Friday, May 29, 2015

Here Again

This is the first time I’ve written since November, and as usual I’m writing from hospital. The most exciting thing to have happened since my last post is that I moved house again. I’m now living with four people, two from my church and two from a church that everyone seems to know someone from. I love the house; there’s always someone home at night, we cook for each other and there’s just a general sense of kindness and care. I wasn’t doing well at the old house; I was alone too much and had no motivation to cook for myself. I resorted to eating very little and when my stomach hurt using those powdered shakes to line my stomach. Being in hospital again has nothing to do with my living arrangements, I really couldn’t be happier there.

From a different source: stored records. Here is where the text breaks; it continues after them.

`src/rtl/bsi_pkg.sv`:
```
// Package for the blend segment interpolator: shared types, constants and codes.
// Used by bsi_ctrl, bsi_datapath and blend_segment_interpolator.
package bsi_pkg;

   localparam int MaxSamplesDefault = 16;
   localparam int FracBitsDefault   = 16;
   localparam int WeightBits        = 17;
   localparam int WeightFrac        = 16;

   localparam logic [0:0] CmdWrite = 1'b0;
   localparam logic [0:0] CmdEval  = 1'b1;

   localparam logic [1:0] RegMotionKind  = 2'd0;
   localparam logic [1:0] RegSingleClip  = 2'd1;
   localparam logic [1:0] RegSinglePres  = 2'd2;
   localparam logic [1:0] RegSampleCount = 2'd3;

   typedef enum logic [3:0] {
      ST_IDLE,
      ST_READ_FIRST,
      ST_READ_LAST,
      ST_CHECK,
      ST_SEARCH,
      ST_READ_LEFT,
      ST_READ_RIGHT,
      ST_DIVIDE,
      ST_MULTIPLY,
      ST_FINISH,
      ST_OUTPUT
   } state_type;

   // Commands from controller to datapath.
   typedef struct packed {
      logic capture;     // latch input item
      logic write_table; // write sample to table
      logic rd_first;    // read slot 0
      logic rd_last;     // read slot n-1
      logic rd_mid;      // read search probe
      logic rd_left;     // read slot j-1
      logic rd_right;    // read slot j
      logic lat_first;   // latch slot 0 data
      logic lat_last;    // latch slot n-1 data
      logic lat_left;    // latch left data
      logic lat_right;   // latch right data
      logic search_init;
      logic search_step;
      logic div_start;
      logic div_step;
      logic mul_step;
      logic out_clip;
      logic out_empty;
      logic out_first;
      logic out_last;
      logic out_pair;
   } cmd_type;

   // Status from datapath to controller.
   typedef struct packed {
      logic is_eval;
      logic clip_mode;
      logic empty;
      logic one_sample;
      logic below_first;
      logic above_last;
      logic search_done;
      logic div_done;
   } status_type;

endpackage

```
`src/rtl/bsi_ram.sv`:
```
// Generic single-port-write, single-port-read RAM with registered read data.
// No dependencies.
module bsi_ram #(
   parameter int Width = 32,
   parameter int Depth = 16
) (
   input  logic                     clock,
   input  logic                     wr_en,
   input  logic [$clog2(Depth)-1:0] wr_addr,
   input  logic [Width-1:0]         wr_data,
   input  logic [$clog2(Depth)-1:0] rd_addr,
   output logic [Width-1:0]         rd_data
);

   logic [Width-1:0] mem_ff [Depth];
   logic [Width-1:0] rd_data_ff;

   always_ff @(posedge clock) begin
      if (wr_en) begin
         mem_ff[wr_addr] <= wr_data;
      end
      rd_data_ff <= mem_ff[rd_addr];
   end

   assign rd_data = rd_data_ff;

endmodule

```
`src/rtl/bsi_ctrl.sv`:
```
// Controller state machine for the blend segment interpolator.
// Depends on bsi_pkg for state, command and status types.
module bsi_ctrl (
   input  logic                clock,
   input  logic                reset,
   input  logic                req_valid,
   output logic                req_ready,
   output logic                rsp_valid,
   input  logic                rsp_ready,
   input  bsi_pkg::status_type status,
   output bsi_pkg::cmd_type    cmd
);

   bsi_pkg::state_type state_ff, state_in;

   always_ff @(posedge clock) begin
      if (reset) begin
         state_ff <= bsi_pkg::ST_IDLE;
      end else begin
         state_ff <= state_in;
      end
   end

   always_comb begin
      state_in  = state_ff;
      cmd       = '0;
      req_ready = 1'b0;
      rsp_valid = 1'b0;
      case (state_ff)
         bsi_pkg::ST_IDLE: begin
            req_ready = 1'b1;
            if (req_valid) begin
               cmd.capture = 1'b1;
               state_in    = bsi_pkg::ST_READ_FIRST;
            end
         end
         bsi_pkg::ST_READ_FIRST: begin
            // captured item now visible
            if (!status.is_eval) begin
               cmd.write_table = 1'b1;
               state_in        = bsi_pkg::ST_IDLE;
            end else if (status.clip_mode) begin
               cmd.out_clip = 1'b1;
               state_in     = bsi_pkg::ST_OUTPUT;
            end else if (status.empty) begin
               cmd.out_empty = 1'b1;
               state_in      = bsi_pkg::ST_OUTPUT;
            end else begin
               cmd.rd_first = 1'b1;
               state_in     = bsi_pkg::ST_READ_LAST;
            end
         end
         bsi_pkg::ST_READ_LAST: begin
            cmd.lat_first = 1'b1;
            cmd.rd_last   = 1'b1;
            state_in      = bsi_pkg::ST_CHECK;
         end
         bsi_pkg::ST_CHECK: begin
            cmd.lat_last = 1'b1;
            if (status.one_sample || status.below_first) begin
               cmd.out_first = 1'b1;
               state_in      = bsi_pkg::ST_OUTPUT;
            end else if (status.above_last) begin
               cmd.out_last = 1'b1;
               state_in     = bsi_pkg::ST_OUTPUT;
            end else begin
               cmd.search_init = 1'b1;
               cmd.rd_mid      = 1'b1;
               state_in        = bsi_pkg::ST_SEARCH;
            end
         end
         bsi_pkg::ST_SEARCH: begin
            if (status.search_done) begin
               cmd.rd_left = 1'b1;
               state_in    = bsi_pkg::ST_READ_LEFT;
            end else begin
               cmd.search_step = 1'b1;
               cmd.rd_mid      = 1'b1;
            end
         end
         bsi_pkg::ST_READ_LEFT: begin
            cmd.lat_left = 1'b1;
            cmd.rd_right = 1'b1;
            state_in     = bsi_pkg::ST_READ_RIGHT;
         end
         bsi_pkg::ST_READ_RIGHT: begin
            cmd.lat_right = 1'b1;
            state_in      = bsi_pkg::ST_DIVIDE;
         end
         bsi_pkg::ST_DIVIDE: begin
            cmd.div_start = 1'b1;
            state_in      = bsi_pkg::ST_MULTIPLY;
         end
         bsi_pkg::ST_MULTIPLY: begin
            if (status.div_done) begin
               cmd.mul_step = 1'b1;
               state_in     = bsi_pkg::ST_FINISH;
            end else begin
               cmd.div_step = 1'b1;
            end
         end
         bsi_pkg::ST_FINISH: begin
            cmd.out_pair = 1'b1;
            state_in     = bsi_pkg::ST_OUTPUT;
         end
         bsi_pkg::ST_OUTPUT: begin
            rsp_valid = 1'b1;
            if (rsp_ready) begin
               state_in = bsi_pkg::ST_IDLE;
            end
         end
         default: begin
            state_in = bsi_pkg::ST_IDLE;
         end
      endcase
   end

endmodule

```
`src/rtl/bsi_datapath.sv`:
```
// Datapath: sample table, linear threshold scan, restoring divider, speed multiply.
// Depends on bsi_pkg and bsi_ram.
module bsi_datapath #(
   parameter int MaxSamples = bsi_pkg::MaxSamplesDefault,
   parameter int FracBits   = bsi_pkg::FracBitsDefault
) (
   input  logic                clock,
   input  logic                reset,
   input  bsi_pkg::cmd_type    cmd,
   output bsi_pkg::status_type status,
   // captured request fields
   input  logic                req_cmd,
   input  logic [3:0]          req_entry_index,
   input  logic signed [31:0]  req_entry_threshold,
   input  logic signed [31:0]  req_entry_speed,
   input  logic [15:0]         req_entry_clip_id,
   input  logic                req_entry_clip_present,
   input  logic signed [31:0]  req_blend_value,
   input  logic                req_value_present,
   // configuration
   input  logic                cfg_motion_kind,
   input  logic [15:0]         cfg_single_clip_id,
   input  logic                cfg_single_clip_present,
   input  logic [4:0]          cfg_sample_count,
   // result
   output logic                rsp_result_valid,
   output logic [15:0]         rsp_primary_clip,
   output logic [15:0]         rsp_secondary_clip,
   output logic [16:0]         rsp_secondary_weight,
   output logic signed [31:0]  rsp_speed_scale,
   output logic signed [31:0]  rsp_lower_threshold,
   output logic signed [31:0]  rsp_upper_threshold,
   output logic signed [31:0]  rsp_used_value
);

   localparam int AddrBits  = $clog2(MaxSamples);
   localparam int CntBits   = $clog2(MaxSamples + 1);
   localparam int EntryBits = 32 + 32 + 16 + 1;
   localparam int WOne      = 1 << bsi_pkg::WeightFrac;
   localparam int SpanEps   = (1 << FracBits) / 100000;
   localparam int DivSteps  = 32 + bsi_pkg::WeightFrac;
   localparam int DivCntW   = $clog2(DivSteps + 1);
   localparam logic signed [31:0] OneQ = 32'(1 << FracBits);

   // captured item
   logic              cmd_ff;
   logic [3:0]        idx_ff;
   logic [31:0]       wthr_ff, wspd_ff;
   logic [15:0]       wclip_ff;
   logic              wpres_ff;
   logic signed [31:0] val_ff;

   always_ff @(posedge clock) begin
      if (cmd.capture) begin
         cmd_ff   <= req_cmd;
         idx_ff   <= req_entry_index;
         wthr_ff  <= req_entry_threshold;
         wspd_ff  <= req_entry_speed;
         wclip_ff <= req_entry_clip_id;
         wpres_ff <= req_entry_clip_present;
         val_ff   <= req_value_present ? req_blend_value : 32'sd0;
      end
   end

   // effective sample count, clamped
   logic [CntBits-1:0] n_eff;
   always_comb begin
      if (32'(cfg_sample_count) > 32'(MaxSamples)) begin
         n_eff = CntBits'(MaxSamples);
      end else begin
         n_eff = CntBits'(cfg_sample_count);
      end
   end
   logic [AddrBits-1:0] last_addr;
   assign last_addr = AddrBits'(n_eff - CntBits'(1));

   // scan position: slot whose data is on the RAM output while scanning
   logic [AddrBits-1:0] scan_ff;

   // table RAM
   logic                 ram_we;
   logic [AddrBits-1:0]  ram_waddr, ram_raddr;
   logic [EntryBits-1:0] ram_wdata, ram_rdata;
   logic                 idx_in_range;

   assign idx_in_range = 32'(idx_ff) < 32'(MaxSamples);
   assign ram_we       = cmd.write_table && idx_in_range;
   assign ram_waddr    = AddrBits'(idx_ff);
   assign ram_wdata    = {wthr_ff, wspd_ff, wclip_ff, wpres_ff};

   always_comb begin
      ram_raddr = '0;
      if (cmd.rd_last) begin
         ram_raddr = last_addr;
      end else if (cmd.rd_mid) begin
         ram_raddr = cmd.search_init ? AddrBits'(1) : scan_ff + AddrBits'(1);
      end else if (cmd.rd_left) begin
         ram_raddr = scan_ff - AddrBits'(1);
      end else if (cmd.rd_right) begin
         ram_raddr = scan_ff;
      end
   end

   bsi_ram #(.Width(EntryBits), .Depth(MaxSamples)) u_table (
      .clock   (clock),
      .wr_en   (ram_we),
      .wr_addr (ram_waddr),
      .wr_data (ram_wdata),
      .rd_addr (ram_raddr),
      .rd_data (ram_rdata)
   );

   logic signed [31:0] rd_thr, rd_spd;
   logic [15:0]        rd_clip;
   logic               rd_pres;
   assign {rd_thr, rd_spd, rd_clip, rd_pres} = ram_rdata;

   // end samples and pair
   logic signed [31:0] a_thr_ff, a_spd_ff, b_thr_ff, b_spd_ff;
   logic [15:0]        a_clip_ff, b_clip_ff;
   logic               a_pres_ff, b_pres_ff;

   always_ff @(posedge clock) begin
      if (cmd.lat_first || cmd.lat_left) begin
         a_thr_ff  <= rd_thr;
         a_spd_ff  <= rd_spd;
         a_clip_ff <= rd_clip;
         a_pres_ff <= rd_pres;
      end
      if (cmd.lat_last || cmd.lat_right) begin
         b_thr_ff  <= rd_thr;
         b_spd_ff  <= rd_spd;
         b_clip_ff <= rd_clip;
         b_pres_ff <= rd_pres;
      end
   end

   // scan slots 1..n-1 in order; the next slot is read while the current one is compared
   always_ff @(posedge clock) begin
      if (cmd.search_init) begin
         scan_ff <= AddrBits'(1);
      end else if (cmd.search_step) begin
         scan_ff <= scan_ff + AddrBits'(1);
      end
   end

   // stop at the lowest slot whose threshold exceeds the value, or at slot n-1
   logic search_done;
   assign search_done = (rd_thr > val_ff) || (scan_ff == last_addr);

   // restoring divider: diff << 16 / span
   logic [63:0]        rem_ff;
   logic [47:0]        quo_ff;
   logic [32:0]        div_ff;
   logic [DivCntW-1:0] dcnt_ff;
   logic               wone_ff, wzero_ff;
   logic signed [32:0] span_w, diff_w;
   logic [64:0]        trial;

   assign span_w = 33'(b_thr_ff) - 33'(a_thr_ff);
   assign diff_w = 33'(val_ff) - 33'(a_thr_ff);
   assign trial  = {rem_ff, quo_ff[47]} - {32'd0, div_ff};

   always_ff @(posedge clock) begin
      if (reset) begin
         dcnt_ff <= '0;
      end else if (cmd.div_start) begin
         wone_ff  <= !(span_w > 33'sd0 && span_w > 33'(SpanEps));
         wzero_ff <= diff_w <= 33'sd0;
         rem_ff   <= '0;
         quo_ff   <= {15'd0, diff_w[32:0]} << bsi_pkg::WeightFrac;
         div_ff   <= span_w[32:0];
         dcnt_ff  <= DivCntW'(DivSteps);
      end else if (cmd.div_step) begin
         if (!trial[64]) begin
            rem_ff <= trial[63:0];
            quo_ff <= {quo_ff[46:0], 1'b1};
         end else begin
            rem_ff <= {rem_ff[62:0], quo_ff[47]};
            quo_ff <= {quo_ff[46:0], 1'b0};
         end
         dcnt_ff <= dcnt_ff - DivCntW'(1);
      end
   end

   logic div_done;
   assign div_done = dcnt_ff == '0;

   logic [16:0] weight;
   always_comb begin
      if (wone_ff) begin
         weight = 17'(WOne);
      end else if (wzero_ff) begin
         weight = '0;
      end else if (quo_ff > 48'(WOne)) begin
         weight = 17'(WOne);
      end else begin
         weight = quo_ff[16:0];
      end
   end

   // speed interpolation: 33 x 18 product
   logic signed [32:0] step_w;
   logic signed [50:0] prod_ff;
   logic [16:0]        weight_ff;
   assign step_w = 33'(b_spd_ff) - 33'(a_spd_ff);

   always_ff @(posedge clock) begin
      if (cmd.mul_step) begin
         prod_ff   <= 51'(step_w) * $signed({1'b0, weight});
         weight_ff <= weight;
      end
   end

   // floor toward minus infinity via arithmetic shift
   logic signed [31:0] interp_spd;
   assign interp_spd = 32'(a_spd_ff + 32'(prod_ff >>> bsi_pkg::WeightFrac));

   // result register
   always_ff @(posedge clock) begin
      if (cmd.out_clip) begin
         rsp_result_valid     <= cfg_single_clip_present;
         rsp_primary_clip     <= cfg_single_clip_id;
         rsp_secondary_clip   <= '0;
         rsp_secondary_weight <= '0;
         rsp_speed_scale      <= OneQ;
         rsp_lower_threshold  <= '0;
         rsp_upper_threshold  <= '0;
         rsp_used_value       <= '0;
      end else if (cmd.out_empty) begin
         rsp_result_valid     <= 1'b0;
         rsp_primary_clip     <= '0;
         rsp_secondary_clip   <= '0;
         rsp_secondary_weight <= '0;
         rsp_speed_scale      <= OneQ;
         rsp_lower_threshold  <= '0;
         rsp_upper_threshold  <= '0;
         rsp_used_value       <= '0;
      end else if (cmd.out_first || cmd.out_last) begin
         rsp_result_valid     <= cmd.out_first ? a_pres_ff : rd_pres;
         rsp_primary_clip     <= cmd.out_first ? a_clip_ff : rd_clip;
         rsp_secondary_clip   <= '0;
         rsp_secondary_weight <= '0;
         rsp_speed_scale      <= cmd.out_first ? a_spd_ff : rd_spd;
         rsp_lower_threshold  <= cmd.out_first ? a_thr_ff : rd_thr;
         rsp_upper_threshold  <= cmd.out_first ? a_thr_ff : rd_thr;
         rsp_used_value       <= val_ff;
      end else if (cmd.out_pair) begin
         rsp_result_valid     <= a_pres_ff & b_pres_ff;
         rsp_primary_clip     <= a_clip_ff;
         rsp_secondary_clip   <= b_clip_ff;
         rsp_secondary_weight <= weight_ff;
         rsp_speed_scale      <= interp_spd;
         rsp_lower_threshold  <= a_thr_ff;
         rsp_upper_threshold  <= b_thr_ff;
         rsp_used_value       <= val_ff;
      end
   end

   // status; last sample data is on the RAM output during ST_CHECK
   assign status.is_eval     = cmd_ff == bsi_pkg::CmdEval;
   assign status.clip_mode   = !cfg_motion_kind;
   assign status.empty       = n_eff == '0;
   assign status.one_sample  = n_eff == CntBits'(1);
   assign status.below_first = val_ff <= a_thr_ff;
   assign status.above_last  = val_ff >= rd_thr;
   assign status.search_done = search_done;
   assign status.div_done    = div_done;

endmodule

```
`src/rtl/blend_segment_interpolator.sv`:
```
// Top level of the blend segment interpolator: APB register file plus
// controller (bsi_ctrl) and datapath (bsi_datapath); uses bsi_pkg.
//
//  channel  direction  handshake        payload
//  req_     in         req_valid/ready  cmd, entry fields, blend value
//  rsp_     out        rsp_valid/ready  clips, weight, speed, thresholds, value
//  csr_     in/out     psel/penable     motion kind, single clip, sample count
//
// A write item, a clip-mode or edge evaluation skips the scan and divider;
// an interior evaluation scans slots from 1 up to at most MaxSamples-1 in
// order, then runs the restoring divider, one quotient bit a cycle.
// The result waits in the output register until taken; no new item is
// accepted meanwhile. Reset clears the configuration registers, the
// divider count and the controller; the table is undefined until written.
module blend_segment_interpolator #(
   parameter int MaxSamples = bsi_pkg::MaxSamplesDefault,
   parameter int FracBits   = bsi_pkg::FracBitsDefault
) (
   input  logic               clock,
   input  logic               reset,
   input  logic               req_valid,
   output logic               req_ready,
   input  logic               req_cmd,
   input  logic [3:0]         req_entry_index,
   input  logic signed [31:0] req_entry_threshold,
   input  logic signed [31:0] req_entry_speed,
   input  logic [15:0]        req_entry_clip_id,
   input  logic               req_entry_clip_present,
   input  logic signed [31:0] req_blend_value,
   input  logic               req_value_present,
   output logic               rsp_valid,
   input  logic               rsp_ready,
   output logic               rsp_result_valid,
   output logic [15:0]        rsp_primary_clip,
   output logic [15:0]        rsp_secondary_clip,
   output logic [16:0]        rsp_secondary_weight,
   output logic signed [31:0] rsp_speed_scale,
   output logic signed [31:0] rsp_lower_threshold,
   output logic signed [31:0] rsp_upper_threshold,
   output logic signed [31:0] rsp_used_value,
   input  logic               psel,
   input  logic               penable,
   input  logic               pwrite,
   input  logic [3:0]         paddr,
   input  logic [31:0]        pwdata,
   output logic [31:0]        prdata,
   output logic               pready
);

   logic        motion_kind_ff;
   logic [15:0] single_clip_ff;
   logic        single_pres_ff;
   logic [4:0]  sample_count_ff;
   logic [1:0]  reg_sel;

   assign pready  = 1'b1;
   assign reg_sel = paddr[3:2];

   always_ff @(posedge clock) begin
      if (reset) begin
         motion_kind_ff  <= 1'b0;
         single_clip_ff  <= '0;
         single_pres_ff  <= 1'b0;
         sample_count_ff <= '0;
      end else if (psel && penable && pwrite && paddr[1:0] == 2'b00) begin
         case (reg_sel)
            bsi_pkg::RegMotionKind:  motion_kind_ff  <= pwdata[0];
            bsi_pkg::RegSingleClip:  single_clip_ff  <= pwdata[15:0];
            bsi_pkg::RegSinglePres:  single_pres_ff  <= pwdata[0];
            bsi_pkg::RegSampleCount: sample_count_ff <= pwdata[4:0];
            default: ;
         endcase
      end
   end

   always_comb begin
      case (reg_sel)
         bsi_pkg::RegMotionKind:  prdata = {31'd0, motion_kind_ff};
         bsi_pkg::RegSingleClip:  prdata = {16'd0, single_clip_ff};
         bsi_pkg::RegSinglePres:  prdata = {31'd0, single_pres_ff};
         bsi_pkg::RegSampleCount: prdata = {27'd0, sample_count_ff};
         default:                 prdata = '0;
      endcase
   end

   bsi_pkg::cmd_type    cmd;
   bsi_pkg::status_type status;

   bsi_ctrl u_ctrl (
      .clock     (clock),
      .reset     (reset),
      .req_valid (req_valid),
      .req_ready (req_ready),
      .rsp_valid (rsp_valid),
      .rsp_ready (rsp_ready),
      .status    (status),
      .cmd       (cmd)
   );

   bsi_datapath #(.MaxSamples(MaxSamples), .FracBits(FracBits)) u_datapath (
      .clock                   (clock),
      .reset                   (reset),
      .cmd                     (cmd),
      .status                  (status),
      .req_cmd                 (req_cmd),
      .req_entry_index         (req_entry_index),
      .req_entry_threshold     (req_entry_threshold),
      .req_entry_speed         (req_entry_speed),
      .req_entry_clip_id       (req_entry_clip_id),
      .req_entry_clip_present  (req_entry_clip_present),
      .req_blend_value         (req_blend_value),
      .req_value_present       (req_value_present),
      .cfg_motion_kind         (motion_kind_ff),
      .cfg_single_clip_id      (single_clip_ff),
      .cfg_single_clip_present (single_pres_ff),
      .cfg_sample_count        (sample_count_ff),
      .rsp_result_valid        (rsp_result_valid),
      .rsp_primary_clip        (rsp_primary_clip),
      .rsp_secondary_clip      (rsp_secondary_clip),
      .rsp_secondary_weight    (rsp_secondary_weight),
      .rsp_speed_scale         (rsp_speed_scale),
      .rsp_lower_threshold     (rsp_lower_threshold),
      .rsp_upper_threshold     (rsp_upper_threshold),
      .rsp_used_value          (rsp_used_value)
   );

endmodule
```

I was in here for six weeks recently with the plan of getting me off Lithium. My doctor decided to do it as an inpatient because he knows how sensitive I am to medication changes. He halved my dose and for a while it seemed to be going well, but then I became very depressed and agitated. It improved very quickly once the dose was increased again. My mood was still too low to send me home though so I had a round of ECT. I have no fear of ECT and I like the feeling of the anesthetic kicking in so there’s a kind of good side to it. It works very well for me and two days after the course ended I was sent home feeling great.

The positive feeling persisted for two weeks and then I started planning my suicide, a method I have access to and so could do very easily. I sat with the feeling for two days and then called my doctor. As usual there’s some protective element inside me because rather than follow through with it I called him, he suggested taking some Seroquel and having an early night and that we’d speak the following day. The following day came and I was more bent on dying and very reluctant to go into hospital, but he insisted. I only have accompanied leave, so I feel caged up. I’ve been here since Saturday and I’ve had my Mum visit on Tuesday and my outreach worker today, so that’s twice I’ve been outside in almost a week. Two friends might come tonight and another on Sunday.

I’m very disappointed in myself for being here this time. I was only home for two and a half weeks between admissions and I feel like I’m letting the household down because I’m not there to do my share of the cooking and shopping, but they’re a good bunch and I know they’re not going to resent me for being sick. I would like to explain to them what it’s like for me, that even though I can appear completely fine I can be in great turmoil. I’d like to have the kind of relationship with all of them where I can honestly talk about all this shit. I don’t even have that with my Mum. I wasn’t raised in a very emotionally open environment. I suppose when your husband is a nasty alcoholic you’re trained to answer “fine thanks” each time you’re asked how you are. I would have picked up on that.


I decided this afternoon that I was going to stop eating as a form of self-harm and control, it’s easy to feel like others have power over you in here. God is good. I decided this in art therapy and when I got back I had a message from a friend asking me to dinner tonight. I’m not going to go out for dinner with someone and not eat. So I’ll start that tomorrow if I still feel that way, it may be that I’ve changed my mind by then.